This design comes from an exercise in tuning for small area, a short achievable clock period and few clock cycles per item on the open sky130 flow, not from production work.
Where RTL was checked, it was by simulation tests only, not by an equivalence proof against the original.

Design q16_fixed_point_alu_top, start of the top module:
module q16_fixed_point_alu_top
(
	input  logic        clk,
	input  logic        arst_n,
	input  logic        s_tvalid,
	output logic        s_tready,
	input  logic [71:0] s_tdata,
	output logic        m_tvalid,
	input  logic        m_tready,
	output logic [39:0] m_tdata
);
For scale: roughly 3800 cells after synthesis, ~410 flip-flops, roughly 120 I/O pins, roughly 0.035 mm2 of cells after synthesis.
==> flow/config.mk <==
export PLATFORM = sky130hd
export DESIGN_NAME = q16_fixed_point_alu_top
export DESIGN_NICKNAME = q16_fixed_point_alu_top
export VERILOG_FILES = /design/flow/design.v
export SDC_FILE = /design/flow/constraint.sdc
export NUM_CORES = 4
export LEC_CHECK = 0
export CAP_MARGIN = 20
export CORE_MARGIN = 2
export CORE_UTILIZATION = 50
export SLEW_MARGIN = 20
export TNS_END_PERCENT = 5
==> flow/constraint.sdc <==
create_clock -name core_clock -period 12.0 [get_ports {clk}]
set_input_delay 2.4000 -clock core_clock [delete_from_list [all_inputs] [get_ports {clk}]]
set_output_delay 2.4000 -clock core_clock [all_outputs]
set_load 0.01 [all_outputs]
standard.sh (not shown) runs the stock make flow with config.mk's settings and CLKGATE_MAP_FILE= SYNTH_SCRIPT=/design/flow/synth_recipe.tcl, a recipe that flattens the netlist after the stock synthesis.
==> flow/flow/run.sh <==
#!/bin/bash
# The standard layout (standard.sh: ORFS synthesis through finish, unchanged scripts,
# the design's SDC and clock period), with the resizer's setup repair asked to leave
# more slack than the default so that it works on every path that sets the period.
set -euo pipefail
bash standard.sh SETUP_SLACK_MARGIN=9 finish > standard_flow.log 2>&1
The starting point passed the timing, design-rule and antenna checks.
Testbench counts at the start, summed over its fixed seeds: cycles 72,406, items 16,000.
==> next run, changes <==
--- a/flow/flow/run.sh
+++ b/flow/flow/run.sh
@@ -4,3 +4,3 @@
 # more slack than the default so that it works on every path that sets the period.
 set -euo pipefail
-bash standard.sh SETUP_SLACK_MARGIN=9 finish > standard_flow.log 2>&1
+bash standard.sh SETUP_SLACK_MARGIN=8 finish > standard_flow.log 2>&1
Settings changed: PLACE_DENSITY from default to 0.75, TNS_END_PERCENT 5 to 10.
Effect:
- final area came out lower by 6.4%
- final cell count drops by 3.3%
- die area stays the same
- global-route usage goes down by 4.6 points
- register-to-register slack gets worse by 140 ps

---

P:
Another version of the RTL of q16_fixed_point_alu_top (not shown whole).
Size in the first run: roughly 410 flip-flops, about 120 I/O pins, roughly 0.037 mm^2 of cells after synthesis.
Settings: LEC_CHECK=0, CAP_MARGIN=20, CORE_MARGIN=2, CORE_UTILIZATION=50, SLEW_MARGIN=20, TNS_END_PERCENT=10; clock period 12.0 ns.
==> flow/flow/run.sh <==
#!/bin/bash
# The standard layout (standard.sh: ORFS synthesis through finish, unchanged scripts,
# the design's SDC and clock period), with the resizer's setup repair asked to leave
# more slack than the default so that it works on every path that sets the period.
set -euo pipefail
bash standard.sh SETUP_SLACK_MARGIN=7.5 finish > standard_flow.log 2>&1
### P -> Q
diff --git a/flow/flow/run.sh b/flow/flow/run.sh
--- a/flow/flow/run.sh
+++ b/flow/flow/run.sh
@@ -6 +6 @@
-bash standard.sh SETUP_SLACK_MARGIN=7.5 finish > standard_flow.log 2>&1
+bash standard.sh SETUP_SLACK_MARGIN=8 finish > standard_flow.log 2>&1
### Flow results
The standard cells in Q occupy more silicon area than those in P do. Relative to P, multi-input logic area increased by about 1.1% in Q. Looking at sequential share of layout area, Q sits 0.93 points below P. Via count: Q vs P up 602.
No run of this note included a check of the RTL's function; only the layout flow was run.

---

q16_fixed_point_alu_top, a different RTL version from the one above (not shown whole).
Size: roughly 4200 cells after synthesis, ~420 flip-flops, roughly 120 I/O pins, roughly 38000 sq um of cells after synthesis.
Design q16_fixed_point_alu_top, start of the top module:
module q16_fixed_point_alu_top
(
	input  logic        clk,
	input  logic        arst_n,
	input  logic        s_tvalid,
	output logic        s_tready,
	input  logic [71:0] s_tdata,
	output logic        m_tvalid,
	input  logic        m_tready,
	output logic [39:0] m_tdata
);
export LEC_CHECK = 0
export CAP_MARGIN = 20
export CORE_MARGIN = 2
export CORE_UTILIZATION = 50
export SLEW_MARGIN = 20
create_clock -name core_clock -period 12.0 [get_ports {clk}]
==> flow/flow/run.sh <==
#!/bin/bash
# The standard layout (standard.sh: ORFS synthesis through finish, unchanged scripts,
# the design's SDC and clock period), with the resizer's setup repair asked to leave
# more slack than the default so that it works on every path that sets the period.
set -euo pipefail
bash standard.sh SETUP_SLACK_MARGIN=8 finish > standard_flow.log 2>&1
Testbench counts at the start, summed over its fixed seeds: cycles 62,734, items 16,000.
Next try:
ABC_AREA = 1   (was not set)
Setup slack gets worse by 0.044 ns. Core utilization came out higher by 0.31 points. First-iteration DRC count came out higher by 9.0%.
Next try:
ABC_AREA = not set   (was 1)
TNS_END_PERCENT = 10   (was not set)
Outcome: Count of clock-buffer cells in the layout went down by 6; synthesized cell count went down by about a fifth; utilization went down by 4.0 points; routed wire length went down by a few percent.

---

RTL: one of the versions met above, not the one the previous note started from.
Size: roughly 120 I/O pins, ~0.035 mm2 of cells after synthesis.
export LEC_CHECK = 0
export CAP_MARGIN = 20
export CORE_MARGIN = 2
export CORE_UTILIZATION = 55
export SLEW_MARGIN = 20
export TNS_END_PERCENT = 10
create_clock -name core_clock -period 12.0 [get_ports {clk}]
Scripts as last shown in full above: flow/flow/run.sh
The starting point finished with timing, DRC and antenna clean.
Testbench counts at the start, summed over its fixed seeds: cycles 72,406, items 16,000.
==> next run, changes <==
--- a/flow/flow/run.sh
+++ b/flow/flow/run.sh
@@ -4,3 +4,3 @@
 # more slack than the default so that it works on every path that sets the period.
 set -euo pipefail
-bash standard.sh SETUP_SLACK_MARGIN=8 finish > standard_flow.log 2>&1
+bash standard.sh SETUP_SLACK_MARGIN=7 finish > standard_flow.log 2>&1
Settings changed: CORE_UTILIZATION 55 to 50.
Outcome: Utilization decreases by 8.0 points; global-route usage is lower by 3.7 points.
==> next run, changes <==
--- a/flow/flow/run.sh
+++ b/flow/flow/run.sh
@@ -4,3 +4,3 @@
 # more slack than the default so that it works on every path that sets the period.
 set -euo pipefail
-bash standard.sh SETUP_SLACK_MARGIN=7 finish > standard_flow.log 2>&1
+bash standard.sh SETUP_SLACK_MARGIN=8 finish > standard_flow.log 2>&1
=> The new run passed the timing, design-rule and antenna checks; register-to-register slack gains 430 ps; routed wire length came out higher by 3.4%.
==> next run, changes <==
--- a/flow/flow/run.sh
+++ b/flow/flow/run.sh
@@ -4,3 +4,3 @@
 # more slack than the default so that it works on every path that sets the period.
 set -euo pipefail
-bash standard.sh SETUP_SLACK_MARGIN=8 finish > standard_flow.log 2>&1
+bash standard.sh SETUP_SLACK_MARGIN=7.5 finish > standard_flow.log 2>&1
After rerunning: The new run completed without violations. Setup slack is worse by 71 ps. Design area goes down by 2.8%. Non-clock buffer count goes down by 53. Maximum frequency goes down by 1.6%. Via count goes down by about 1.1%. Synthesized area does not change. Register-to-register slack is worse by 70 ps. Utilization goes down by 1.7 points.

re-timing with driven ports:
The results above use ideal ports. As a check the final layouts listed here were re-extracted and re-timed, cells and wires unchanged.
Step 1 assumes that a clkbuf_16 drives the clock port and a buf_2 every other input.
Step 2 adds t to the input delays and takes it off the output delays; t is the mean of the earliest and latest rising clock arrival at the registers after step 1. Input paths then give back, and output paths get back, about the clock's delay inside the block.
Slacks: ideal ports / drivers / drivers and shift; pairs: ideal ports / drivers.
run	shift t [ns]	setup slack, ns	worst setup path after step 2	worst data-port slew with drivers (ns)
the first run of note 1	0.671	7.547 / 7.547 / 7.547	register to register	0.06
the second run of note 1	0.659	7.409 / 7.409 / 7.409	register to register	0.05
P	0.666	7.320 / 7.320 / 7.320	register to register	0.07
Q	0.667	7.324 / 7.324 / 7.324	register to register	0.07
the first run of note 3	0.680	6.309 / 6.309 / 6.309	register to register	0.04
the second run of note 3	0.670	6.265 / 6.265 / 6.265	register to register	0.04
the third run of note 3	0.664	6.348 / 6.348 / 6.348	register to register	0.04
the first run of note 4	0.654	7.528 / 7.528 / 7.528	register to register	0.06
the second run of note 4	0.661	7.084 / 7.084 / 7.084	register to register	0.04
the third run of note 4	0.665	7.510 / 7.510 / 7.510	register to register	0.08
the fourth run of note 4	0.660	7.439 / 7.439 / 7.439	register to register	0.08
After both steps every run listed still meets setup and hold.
----
Write out exactly the lines between the start of the entries and the line containing "Where RTL was", including that line and the first one.

RESPONSE AREA:
This design comes from an exercise in tuning for small area, a short achievable clock period and few clock cycles per item on the open sky130 flow, not from production work.
Where RTL was checked, it was by simulation tests only, not by an equivalence proof against the original.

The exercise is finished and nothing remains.